>>>

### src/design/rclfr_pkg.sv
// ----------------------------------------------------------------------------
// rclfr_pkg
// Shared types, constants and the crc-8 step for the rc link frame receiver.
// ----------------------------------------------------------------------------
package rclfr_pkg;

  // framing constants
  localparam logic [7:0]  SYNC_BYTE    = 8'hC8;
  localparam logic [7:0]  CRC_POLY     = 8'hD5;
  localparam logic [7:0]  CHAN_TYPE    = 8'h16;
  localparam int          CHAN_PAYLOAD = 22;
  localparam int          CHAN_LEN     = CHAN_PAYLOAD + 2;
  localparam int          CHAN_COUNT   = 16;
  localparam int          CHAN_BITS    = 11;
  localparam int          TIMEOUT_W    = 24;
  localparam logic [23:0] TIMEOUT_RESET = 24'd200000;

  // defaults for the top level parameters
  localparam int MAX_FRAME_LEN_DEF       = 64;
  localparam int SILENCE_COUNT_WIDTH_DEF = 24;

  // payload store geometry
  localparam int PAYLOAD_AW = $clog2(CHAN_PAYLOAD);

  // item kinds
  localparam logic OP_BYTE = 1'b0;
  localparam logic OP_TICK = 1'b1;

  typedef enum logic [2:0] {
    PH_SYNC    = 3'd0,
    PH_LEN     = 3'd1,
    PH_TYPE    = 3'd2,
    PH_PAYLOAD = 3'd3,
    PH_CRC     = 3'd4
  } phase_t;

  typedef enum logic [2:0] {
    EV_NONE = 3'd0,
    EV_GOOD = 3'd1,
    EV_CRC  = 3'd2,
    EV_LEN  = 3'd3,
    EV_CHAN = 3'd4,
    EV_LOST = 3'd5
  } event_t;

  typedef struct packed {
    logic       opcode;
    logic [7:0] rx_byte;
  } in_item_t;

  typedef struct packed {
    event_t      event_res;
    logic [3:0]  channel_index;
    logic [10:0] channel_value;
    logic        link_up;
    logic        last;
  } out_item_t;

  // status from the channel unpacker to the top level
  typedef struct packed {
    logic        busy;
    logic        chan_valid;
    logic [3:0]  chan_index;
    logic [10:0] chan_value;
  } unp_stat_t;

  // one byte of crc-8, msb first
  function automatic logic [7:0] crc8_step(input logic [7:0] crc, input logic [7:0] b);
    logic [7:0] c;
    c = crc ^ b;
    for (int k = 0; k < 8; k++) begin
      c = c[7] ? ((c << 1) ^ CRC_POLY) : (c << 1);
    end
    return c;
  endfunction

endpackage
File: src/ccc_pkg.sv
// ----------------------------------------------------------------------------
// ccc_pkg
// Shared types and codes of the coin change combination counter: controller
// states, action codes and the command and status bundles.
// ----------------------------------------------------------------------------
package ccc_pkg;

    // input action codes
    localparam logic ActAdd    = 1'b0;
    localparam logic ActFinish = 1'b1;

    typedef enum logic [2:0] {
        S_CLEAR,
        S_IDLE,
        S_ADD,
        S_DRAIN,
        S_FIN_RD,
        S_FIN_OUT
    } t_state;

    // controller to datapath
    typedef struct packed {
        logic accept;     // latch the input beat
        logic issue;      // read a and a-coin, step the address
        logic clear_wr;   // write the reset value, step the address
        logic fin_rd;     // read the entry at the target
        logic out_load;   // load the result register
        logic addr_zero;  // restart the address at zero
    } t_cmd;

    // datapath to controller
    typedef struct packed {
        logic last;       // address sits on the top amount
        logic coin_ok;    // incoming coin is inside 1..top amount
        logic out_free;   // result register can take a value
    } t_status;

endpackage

<<<
>>>

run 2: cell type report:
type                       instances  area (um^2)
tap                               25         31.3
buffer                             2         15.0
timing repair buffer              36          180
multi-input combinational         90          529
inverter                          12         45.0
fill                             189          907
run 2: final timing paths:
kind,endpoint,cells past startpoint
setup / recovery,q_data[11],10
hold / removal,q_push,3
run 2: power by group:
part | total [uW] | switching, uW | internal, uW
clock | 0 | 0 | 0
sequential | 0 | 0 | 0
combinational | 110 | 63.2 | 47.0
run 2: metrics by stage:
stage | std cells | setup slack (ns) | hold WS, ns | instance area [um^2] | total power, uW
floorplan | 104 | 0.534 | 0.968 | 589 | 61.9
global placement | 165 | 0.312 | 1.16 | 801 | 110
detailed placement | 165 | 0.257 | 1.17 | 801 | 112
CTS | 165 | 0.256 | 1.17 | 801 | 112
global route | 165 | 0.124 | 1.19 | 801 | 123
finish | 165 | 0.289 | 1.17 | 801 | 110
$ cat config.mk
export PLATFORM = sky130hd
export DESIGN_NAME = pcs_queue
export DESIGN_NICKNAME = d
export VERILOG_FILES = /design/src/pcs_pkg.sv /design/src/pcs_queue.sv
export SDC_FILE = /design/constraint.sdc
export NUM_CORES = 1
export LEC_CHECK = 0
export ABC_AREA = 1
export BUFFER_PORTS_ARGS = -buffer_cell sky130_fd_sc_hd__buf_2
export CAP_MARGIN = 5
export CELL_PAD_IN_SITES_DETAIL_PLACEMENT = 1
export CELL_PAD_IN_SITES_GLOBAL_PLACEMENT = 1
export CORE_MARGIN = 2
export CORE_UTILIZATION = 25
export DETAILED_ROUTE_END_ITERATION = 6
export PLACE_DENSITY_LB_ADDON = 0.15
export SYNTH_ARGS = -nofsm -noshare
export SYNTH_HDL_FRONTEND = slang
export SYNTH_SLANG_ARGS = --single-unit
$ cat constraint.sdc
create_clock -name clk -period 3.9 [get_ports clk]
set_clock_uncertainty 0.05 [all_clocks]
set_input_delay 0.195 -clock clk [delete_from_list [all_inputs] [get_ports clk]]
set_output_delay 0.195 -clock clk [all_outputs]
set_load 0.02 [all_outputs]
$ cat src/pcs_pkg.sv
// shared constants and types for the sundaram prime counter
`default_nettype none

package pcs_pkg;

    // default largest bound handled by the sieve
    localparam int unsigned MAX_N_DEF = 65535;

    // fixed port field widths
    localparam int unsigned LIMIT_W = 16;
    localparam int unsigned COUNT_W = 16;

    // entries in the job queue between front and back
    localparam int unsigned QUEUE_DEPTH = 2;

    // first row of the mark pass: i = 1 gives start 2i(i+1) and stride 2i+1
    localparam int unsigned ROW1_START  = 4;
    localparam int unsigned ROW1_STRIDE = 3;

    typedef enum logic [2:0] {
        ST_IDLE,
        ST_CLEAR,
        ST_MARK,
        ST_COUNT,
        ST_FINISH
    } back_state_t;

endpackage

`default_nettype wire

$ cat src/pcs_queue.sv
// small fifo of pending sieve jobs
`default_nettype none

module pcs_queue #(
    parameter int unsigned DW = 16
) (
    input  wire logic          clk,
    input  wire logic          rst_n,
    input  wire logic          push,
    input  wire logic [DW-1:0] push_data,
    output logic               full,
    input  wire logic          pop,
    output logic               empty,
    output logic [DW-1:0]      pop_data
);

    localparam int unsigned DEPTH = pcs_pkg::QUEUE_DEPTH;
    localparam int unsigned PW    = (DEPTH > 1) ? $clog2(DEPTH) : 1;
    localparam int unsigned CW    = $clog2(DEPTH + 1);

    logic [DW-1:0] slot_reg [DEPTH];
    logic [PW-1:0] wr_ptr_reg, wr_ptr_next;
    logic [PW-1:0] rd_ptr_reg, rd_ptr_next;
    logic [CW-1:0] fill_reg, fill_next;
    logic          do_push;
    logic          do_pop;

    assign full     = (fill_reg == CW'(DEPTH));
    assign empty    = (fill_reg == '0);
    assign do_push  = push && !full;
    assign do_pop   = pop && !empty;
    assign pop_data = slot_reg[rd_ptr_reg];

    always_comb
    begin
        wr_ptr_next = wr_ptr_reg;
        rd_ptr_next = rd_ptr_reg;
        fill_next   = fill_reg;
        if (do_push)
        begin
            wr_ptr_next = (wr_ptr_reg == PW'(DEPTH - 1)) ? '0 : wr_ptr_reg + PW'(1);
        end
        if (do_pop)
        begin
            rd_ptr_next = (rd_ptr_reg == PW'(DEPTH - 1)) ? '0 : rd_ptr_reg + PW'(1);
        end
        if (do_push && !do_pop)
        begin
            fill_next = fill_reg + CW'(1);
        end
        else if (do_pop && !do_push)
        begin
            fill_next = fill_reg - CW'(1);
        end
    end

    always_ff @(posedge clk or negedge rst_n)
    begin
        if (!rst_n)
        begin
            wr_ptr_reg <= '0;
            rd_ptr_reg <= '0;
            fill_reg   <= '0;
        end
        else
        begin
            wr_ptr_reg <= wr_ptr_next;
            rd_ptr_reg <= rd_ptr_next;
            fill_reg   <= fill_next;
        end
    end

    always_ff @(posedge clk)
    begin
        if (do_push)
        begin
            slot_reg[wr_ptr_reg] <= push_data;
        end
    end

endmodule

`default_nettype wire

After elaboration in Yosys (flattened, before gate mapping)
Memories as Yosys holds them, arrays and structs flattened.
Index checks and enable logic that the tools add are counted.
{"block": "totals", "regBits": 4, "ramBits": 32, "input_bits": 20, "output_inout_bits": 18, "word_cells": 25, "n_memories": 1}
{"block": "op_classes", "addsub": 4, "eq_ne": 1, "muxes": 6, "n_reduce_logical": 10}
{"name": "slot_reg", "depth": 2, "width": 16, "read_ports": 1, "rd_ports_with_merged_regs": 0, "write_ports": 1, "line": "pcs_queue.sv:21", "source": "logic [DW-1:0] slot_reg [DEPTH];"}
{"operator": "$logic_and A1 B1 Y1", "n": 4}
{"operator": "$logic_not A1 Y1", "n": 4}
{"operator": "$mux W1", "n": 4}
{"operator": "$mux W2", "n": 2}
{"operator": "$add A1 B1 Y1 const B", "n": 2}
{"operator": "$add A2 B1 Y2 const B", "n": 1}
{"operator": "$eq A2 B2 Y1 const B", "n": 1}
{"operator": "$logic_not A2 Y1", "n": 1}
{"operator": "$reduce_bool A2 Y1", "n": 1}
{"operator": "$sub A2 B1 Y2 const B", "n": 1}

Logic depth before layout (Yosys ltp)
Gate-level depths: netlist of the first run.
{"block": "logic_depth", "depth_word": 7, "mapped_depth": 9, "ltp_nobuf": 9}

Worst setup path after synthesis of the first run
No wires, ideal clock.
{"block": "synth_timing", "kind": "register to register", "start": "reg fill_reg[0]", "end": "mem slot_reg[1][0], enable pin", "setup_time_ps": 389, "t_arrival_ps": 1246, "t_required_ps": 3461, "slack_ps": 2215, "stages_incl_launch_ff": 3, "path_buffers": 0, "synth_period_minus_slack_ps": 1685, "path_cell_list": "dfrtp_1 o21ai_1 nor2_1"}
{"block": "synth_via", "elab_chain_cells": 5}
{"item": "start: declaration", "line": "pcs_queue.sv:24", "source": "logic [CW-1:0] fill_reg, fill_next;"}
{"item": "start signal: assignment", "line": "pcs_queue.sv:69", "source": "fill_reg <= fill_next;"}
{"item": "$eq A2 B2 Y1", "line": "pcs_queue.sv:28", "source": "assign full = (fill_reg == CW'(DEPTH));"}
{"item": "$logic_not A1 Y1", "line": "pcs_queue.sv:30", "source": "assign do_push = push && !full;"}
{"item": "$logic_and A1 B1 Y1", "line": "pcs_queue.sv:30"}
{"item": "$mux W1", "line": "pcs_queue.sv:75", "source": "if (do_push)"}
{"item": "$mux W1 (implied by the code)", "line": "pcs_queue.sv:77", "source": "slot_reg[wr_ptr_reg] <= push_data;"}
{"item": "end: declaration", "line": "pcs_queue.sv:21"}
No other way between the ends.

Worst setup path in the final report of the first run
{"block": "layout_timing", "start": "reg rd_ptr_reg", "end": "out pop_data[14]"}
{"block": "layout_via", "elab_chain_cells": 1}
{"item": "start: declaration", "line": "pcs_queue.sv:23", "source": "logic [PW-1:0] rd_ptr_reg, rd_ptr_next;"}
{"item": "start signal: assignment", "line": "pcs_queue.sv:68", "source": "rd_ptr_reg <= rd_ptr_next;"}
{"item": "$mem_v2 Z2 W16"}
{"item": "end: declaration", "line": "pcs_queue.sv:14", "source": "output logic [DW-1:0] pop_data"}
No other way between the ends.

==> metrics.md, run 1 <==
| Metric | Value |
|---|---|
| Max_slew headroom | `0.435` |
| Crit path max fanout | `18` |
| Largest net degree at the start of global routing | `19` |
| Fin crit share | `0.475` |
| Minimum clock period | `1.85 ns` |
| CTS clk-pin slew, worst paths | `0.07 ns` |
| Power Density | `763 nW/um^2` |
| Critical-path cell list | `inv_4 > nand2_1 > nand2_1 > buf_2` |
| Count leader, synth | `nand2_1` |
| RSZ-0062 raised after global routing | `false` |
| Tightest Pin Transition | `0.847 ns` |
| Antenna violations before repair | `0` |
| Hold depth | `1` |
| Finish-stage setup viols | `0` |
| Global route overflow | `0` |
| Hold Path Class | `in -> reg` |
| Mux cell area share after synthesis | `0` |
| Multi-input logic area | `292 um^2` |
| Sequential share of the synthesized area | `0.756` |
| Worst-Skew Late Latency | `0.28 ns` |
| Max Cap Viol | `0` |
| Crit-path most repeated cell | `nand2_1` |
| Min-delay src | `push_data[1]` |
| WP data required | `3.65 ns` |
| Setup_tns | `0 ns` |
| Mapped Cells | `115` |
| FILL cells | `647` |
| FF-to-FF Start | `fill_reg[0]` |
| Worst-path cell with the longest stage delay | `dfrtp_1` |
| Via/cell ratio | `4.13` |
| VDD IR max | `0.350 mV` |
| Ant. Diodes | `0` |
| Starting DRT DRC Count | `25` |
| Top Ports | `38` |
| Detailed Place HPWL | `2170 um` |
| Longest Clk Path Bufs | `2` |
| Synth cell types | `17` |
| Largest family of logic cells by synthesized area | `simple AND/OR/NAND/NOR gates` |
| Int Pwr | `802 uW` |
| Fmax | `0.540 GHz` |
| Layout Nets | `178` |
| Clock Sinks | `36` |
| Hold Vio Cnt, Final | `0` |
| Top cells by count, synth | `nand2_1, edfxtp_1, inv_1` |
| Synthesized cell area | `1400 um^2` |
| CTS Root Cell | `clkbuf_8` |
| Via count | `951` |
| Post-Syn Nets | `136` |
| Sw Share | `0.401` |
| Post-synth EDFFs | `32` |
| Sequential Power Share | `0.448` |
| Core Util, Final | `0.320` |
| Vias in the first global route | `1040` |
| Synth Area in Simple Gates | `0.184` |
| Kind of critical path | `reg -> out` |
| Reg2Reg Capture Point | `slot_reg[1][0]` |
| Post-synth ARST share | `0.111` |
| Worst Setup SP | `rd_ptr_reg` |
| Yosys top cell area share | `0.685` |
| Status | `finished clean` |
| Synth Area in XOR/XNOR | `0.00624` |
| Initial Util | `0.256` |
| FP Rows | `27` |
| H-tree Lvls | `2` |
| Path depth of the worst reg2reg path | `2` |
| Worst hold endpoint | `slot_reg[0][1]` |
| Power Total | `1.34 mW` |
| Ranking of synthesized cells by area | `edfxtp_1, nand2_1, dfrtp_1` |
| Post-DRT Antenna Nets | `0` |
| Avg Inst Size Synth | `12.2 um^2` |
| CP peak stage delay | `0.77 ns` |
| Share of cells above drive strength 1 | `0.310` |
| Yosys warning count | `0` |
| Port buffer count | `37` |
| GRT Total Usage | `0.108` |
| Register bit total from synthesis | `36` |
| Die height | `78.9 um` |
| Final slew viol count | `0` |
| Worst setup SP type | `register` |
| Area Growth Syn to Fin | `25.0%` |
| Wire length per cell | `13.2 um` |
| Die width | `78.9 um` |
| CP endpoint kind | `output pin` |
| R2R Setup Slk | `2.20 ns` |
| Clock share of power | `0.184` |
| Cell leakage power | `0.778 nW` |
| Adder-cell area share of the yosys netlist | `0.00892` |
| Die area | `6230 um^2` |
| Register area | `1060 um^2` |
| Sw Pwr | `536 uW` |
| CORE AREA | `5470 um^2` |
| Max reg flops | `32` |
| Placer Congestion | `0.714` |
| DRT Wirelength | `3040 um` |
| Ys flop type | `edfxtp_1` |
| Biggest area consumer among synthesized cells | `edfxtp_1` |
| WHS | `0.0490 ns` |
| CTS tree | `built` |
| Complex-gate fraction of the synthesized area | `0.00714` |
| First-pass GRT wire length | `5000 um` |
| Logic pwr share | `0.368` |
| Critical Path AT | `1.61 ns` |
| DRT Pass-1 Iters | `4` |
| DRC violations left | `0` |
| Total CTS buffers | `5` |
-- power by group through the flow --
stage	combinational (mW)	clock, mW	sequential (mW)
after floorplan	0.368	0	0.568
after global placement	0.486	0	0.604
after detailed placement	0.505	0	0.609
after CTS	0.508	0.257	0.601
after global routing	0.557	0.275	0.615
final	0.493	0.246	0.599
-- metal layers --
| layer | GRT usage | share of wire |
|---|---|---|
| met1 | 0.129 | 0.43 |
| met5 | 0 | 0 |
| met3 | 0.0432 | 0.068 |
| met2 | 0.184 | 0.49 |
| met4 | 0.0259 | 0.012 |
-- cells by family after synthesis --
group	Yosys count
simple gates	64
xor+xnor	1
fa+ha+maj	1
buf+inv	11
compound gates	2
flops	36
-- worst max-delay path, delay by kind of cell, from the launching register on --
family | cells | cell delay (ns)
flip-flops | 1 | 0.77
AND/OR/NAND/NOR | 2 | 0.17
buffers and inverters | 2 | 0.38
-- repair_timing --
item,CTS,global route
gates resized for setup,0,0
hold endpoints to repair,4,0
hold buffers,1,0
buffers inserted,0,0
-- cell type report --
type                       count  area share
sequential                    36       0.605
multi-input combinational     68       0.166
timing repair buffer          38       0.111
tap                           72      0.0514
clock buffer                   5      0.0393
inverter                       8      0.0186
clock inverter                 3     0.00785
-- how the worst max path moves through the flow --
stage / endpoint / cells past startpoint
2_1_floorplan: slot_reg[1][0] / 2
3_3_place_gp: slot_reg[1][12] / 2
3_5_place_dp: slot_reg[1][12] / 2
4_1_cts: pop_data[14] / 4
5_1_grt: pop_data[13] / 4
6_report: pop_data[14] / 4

<<<

Using the data above, return each line that includes the word "coin".

// Shared types and codes of the coin change combination counter: controller
        logic issue;      // read a and a-coin, step the address
        logic coin_ok;    // incoming coin is inside 1..top amount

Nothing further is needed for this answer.